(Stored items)

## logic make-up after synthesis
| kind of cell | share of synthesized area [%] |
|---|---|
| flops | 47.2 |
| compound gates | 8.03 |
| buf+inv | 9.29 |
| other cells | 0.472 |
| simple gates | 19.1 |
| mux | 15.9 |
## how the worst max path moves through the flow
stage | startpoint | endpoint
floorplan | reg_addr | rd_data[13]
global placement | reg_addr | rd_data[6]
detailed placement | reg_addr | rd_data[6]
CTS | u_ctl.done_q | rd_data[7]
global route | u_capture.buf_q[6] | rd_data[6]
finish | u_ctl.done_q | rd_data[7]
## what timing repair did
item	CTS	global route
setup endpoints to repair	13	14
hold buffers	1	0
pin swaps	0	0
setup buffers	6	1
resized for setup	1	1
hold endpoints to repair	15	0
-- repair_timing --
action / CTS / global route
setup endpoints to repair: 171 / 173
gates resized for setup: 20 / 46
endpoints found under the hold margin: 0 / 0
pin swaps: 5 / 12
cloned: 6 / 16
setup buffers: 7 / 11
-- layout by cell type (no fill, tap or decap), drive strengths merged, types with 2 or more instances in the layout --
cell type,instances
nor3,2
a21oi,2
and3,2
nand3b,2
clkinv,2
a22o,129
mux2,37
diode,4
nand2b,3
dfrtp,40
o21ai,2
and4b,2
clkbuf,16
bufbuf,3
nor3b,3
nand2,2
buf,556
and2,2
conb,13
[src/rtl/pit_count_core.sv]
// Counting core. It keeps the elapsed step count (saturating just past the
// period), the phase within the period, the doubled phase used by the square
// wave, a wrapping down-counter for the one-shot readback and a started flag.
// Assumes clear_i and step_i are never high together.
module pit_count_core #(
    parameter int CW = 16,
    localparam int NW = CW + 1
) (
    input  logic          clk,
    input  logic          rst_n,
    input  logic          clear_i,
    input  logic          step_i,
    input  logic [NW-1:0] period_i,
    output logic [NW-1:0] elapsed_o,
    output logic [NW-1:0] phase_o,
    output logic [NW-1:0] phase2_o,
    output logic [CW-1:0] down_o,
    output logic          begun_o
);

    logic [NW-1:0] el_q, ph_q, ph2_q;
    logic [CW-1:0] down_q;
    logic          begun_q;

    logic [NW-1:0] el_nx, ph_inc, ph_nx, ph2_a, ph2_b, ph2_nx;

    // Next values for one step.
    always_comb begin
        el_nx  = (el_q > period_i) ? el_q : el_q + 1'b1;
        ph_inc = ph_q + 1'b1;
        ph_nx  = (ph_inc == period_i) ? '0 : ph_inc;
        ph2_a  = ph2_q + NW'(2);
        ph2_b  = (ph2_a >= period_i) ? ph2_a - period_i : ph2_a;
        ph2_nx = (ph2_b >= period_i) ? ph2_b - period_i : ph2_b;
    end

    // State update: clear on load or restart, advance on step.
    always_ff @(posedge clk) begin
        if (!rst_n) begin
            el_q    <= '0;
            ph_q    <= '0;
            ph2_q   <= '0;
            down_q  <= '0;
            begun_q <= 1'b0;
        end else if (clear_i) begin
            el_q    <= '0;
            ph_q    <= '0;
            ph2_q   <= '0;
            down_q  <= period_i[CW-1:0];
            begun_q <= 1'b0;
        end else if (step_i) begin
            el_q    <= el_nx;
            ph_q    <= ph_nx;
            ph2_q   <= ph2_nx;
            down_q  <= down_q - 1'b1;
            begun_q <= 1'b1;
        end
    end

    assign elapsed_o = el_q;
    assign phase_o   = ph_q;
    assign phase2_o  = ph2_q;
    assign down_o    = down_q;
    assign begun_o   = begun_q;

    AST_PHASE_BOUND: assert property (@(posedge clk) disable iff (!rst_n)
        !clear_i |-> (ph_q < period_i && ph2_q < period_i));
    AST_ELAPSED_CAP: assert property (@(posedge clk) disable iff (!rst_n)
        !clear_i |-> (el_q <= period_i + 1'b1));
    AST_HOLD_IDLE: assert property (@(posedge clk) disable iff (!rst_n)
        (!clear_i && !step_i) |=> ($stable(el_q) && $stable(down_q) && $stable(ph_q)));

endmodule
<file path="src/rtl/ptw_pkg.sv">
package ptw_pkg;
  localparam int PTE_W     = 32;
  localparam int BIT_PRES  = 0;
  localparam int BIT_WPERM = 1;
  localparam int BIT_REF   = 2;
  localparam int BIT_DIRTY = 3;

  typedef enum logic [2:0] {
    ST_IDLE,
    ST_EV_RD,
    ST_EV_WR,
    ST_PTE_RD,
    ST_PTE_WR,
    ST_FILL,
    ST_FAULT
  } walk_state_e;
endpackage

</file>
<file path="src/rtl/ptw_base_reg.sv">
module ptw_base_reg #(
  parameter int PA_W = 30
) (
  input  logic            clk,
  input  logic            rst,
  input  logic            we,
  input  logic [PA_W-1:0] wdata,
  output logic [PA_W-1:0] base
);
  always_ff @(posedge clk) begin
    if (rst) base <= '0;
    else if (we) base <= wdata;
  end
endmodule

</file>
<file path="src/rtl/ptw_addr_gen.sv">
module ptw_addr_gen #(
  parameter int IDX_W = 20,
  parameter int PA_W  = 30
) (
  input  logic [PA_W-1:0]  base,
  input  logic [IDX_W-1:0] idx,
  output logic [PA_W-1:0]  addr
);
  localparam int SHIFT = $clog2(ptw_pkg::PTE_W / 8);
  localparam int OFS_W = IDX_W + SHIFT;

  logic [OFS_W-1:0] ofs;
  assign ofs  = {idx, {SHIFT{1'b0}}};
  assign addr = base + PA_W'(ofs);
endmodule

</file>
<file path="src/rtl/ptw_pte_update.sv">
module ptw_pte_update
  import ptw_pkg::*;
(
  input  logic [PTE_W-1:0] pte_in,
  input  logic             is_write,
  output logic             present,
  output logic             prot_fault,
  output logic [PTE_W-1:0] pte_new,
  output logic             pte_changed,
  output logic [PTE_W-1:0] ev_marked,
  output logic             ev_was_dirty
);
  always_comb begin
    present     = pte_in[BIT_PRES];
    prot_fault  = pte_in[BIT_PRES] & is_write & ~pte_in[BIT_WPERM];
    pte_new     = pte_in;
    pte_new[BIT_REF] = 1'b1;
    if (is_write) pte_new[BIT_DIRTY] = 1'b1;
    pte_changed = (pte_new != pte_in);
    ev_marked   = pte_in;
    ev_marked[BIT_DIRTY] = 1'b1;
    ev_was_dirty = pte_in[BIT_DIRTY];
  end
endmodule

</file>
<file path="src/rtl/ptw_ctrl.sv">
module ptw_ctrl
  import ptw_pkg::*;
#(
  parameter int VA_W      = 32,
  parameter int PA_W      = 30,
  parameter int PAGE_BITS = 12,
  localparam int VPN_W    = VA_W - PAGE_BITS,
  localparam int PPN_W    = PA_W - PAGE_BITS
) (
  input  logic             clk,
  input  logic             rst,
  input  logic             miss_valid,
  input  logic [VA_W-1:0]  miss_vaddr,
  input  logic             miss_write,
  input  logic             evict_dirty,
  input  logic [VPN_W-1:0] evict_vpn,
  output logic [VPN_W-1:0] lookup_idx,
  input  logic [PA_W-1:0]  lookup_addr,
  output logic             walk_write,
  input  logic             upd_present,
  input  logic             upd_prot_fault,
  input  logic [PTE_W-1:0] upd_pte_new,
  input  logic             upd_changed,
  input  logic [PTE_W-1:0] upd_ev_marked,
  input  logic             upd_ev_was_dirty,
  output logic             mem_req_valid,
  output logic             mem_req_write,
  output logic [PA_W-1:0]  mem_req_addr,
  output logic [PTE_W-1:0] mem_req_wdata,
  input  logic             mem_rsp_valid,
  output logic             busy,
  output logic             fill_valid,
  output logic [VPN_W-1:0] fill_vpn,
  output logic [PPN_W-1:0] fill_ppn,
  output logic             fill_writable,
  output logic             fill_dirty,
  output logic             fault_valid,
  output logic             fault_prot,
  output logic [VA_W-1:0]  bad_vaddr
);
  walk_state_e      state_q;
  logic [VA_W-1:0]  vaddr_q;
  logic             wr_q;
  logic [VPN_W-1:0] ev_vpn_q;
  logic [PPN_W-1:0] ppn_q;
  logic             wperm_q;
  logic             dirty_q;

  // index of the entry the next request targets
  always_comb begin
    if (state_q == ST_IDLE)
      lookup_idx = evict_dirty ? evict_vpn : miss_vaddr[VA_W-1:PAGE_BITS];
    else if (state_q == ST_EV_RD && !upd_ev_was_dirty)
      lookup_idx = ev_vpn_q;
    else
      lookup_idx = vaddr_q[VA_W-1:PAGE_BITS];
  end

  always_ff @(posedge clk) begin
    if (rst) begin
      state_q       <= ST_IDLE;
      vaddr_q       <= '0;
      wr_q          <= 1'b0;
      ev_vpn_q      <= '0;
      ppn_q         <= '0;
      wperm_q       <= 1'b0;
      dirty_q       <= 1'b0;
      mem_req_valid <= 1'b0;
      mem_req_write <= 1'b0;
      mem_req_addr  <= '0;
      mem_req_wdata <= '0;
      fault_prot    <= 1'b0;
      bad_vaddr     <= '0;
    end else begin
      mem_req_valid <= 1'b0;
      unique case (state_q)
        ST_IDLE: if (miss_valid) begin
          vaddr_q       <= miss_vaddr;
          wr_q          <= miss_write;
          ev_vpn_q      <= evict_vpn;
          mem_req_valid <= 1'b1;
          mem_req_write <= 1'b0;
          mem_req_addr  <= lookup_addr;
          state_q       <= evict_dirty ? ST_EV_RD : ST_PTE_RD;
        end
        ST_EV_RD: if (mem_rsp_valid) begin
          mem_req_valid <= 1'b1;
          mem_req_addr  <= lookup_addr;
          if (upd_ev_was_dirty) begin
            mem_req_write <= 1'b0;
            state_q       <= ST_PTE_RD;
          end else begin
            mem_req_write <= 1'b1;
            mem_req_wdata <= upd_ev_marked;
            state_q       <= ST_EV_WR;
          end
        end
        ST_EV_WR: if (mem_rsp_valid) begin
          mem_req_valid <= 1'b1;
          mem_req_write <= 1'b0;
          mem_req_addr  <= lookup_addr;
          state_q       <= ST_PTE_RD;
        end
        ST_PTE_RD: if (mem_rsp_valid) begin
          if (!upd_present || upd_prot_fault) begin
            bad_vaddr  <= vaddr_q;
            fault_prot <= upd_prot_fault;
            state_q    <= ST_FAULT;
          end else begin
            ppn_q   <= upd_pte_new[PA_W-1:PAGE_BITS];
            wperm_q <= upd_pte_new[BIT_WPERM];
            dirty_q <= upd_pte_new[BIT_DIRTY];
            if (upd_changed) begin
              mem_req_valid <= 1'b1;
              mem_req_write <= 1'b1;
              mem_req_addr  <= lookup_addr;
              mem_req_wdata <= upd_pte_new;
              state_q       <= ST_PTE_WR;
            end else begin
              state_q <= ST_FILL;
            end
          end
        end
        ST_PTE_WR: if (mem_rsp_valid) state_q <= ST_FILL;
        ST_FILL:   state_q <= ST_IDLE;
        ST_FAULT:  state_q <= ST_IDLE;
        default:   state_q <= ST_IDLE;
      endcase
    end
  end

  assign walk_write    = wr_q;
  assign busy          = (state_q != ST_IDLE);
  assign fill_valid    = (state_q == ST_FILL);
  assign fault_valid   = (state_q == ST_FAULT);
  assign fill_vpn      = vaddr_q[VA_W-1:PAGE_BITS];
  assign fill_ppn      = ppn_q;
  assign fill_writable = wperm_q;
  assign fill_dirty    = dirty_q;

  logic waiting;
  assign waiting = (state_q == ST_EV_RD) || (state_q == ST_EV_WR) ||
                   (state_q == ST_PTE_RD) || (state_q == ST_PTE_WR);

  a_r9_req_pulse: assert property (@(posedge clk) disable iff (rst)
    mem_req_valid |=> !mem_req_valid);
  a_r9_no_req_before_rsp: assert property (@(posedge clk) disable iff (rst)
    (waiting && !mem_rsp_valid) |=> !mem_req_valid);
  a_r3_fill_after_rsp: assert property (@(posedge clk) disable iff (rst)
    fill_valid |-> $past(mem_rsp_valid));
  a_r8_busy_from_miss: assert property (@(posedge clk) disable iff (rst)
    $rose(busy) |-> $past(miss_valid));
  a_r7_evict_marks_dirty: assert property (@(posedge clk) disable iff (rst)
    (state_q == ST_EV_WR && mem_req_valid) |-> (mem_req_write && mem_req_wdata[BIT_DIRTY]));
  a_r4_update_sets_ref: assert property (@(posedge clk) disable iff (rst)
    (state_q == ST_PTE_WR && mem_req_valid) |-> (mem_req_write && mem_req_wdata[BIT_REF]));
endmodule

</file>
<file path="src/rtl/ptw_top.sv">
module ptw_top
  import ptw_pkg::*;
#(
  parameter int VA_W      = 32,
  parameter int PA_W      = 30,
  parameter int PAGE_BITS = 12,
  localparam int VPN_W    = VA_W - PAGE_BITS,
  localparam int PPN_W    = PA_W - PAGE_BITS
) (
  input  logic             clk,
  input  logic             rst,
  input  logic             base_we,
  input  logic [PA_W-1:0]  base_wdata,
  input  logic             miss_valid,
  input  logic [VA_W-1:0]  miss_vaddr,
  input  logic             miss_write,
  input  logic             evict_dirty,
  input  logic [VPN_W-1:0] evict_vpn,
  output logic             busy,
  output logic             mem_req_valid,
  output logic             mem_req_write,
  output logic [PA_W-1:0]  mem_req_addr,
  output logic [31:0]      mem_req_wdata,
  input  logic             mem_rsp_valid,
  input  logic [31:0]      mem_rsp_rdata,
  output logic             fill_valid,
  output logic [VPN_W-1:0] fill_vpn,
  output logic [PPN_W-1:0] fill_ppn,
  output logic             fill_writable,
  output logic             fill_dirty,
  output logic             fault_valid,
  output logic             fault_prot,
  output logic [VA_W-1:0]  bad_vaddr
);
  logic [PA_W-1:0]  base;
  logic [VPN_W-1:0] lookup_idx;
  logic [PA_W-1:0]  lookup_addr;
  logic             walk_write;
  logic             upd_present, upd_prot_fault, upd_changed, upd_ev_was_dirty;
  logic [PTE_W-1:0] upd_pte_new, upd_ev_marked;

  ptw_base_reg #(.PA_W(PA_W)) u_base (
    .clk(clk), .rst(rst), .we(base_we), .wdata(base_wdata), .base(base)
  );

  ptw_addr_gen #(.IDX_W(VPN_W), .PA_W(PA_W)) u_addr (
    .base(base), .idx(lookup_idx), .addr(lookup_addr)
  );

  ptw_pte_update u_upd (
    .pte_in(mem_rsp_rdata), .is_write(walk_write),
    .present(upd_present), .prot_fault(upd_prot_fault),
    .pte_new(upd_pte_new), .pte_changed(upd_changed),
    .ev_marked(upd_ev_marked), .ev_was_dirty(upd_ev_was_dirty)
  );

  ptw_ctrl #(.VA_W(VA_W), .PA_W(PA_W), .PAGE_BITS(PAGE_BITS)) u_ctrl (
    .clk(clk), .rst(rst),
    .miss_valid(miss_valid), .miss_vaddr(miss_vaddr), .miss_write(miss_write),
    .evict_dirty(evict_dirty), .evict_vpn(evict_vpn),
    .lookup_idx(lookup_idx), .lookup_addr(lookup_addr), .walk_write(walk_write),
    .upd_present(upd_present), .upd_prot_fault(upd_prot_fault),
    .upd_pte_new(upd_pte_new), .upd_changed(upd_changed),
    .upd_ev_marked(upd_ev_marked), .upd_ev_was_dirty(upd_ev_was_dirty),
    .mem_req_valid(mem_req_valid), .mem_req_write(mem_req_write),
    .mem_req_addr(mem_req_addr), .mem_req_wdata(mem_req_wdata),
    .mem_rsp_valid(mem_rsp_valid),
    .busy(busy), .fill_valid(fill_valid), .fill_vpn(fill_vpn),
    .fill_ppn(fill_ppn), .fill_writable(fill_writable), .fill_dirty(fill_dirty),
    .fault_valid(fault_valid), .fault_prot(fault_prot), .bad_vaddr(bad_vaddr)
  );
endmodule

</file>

* Exercise *
Return only the part of the records above that opens with the line containing "ph2_q + NW'(2);" and closes with the line containing "if (!rst_n) begin", ends included.

* Reply to the exercise *
        ph2_a  = ph2_q + NW'(2);
        ph2_b  = (ph2_a >= period_i) ? ph2_a - period_i : ph2_a;
        ph2_nx = (ph2_b >= period_i) ? ph2_b - period_i : ph2_b;
    end

    // State update: clear on load or restart, advance on step.
    always_ff @(posedge clk) begin
        if (!rst_n) begin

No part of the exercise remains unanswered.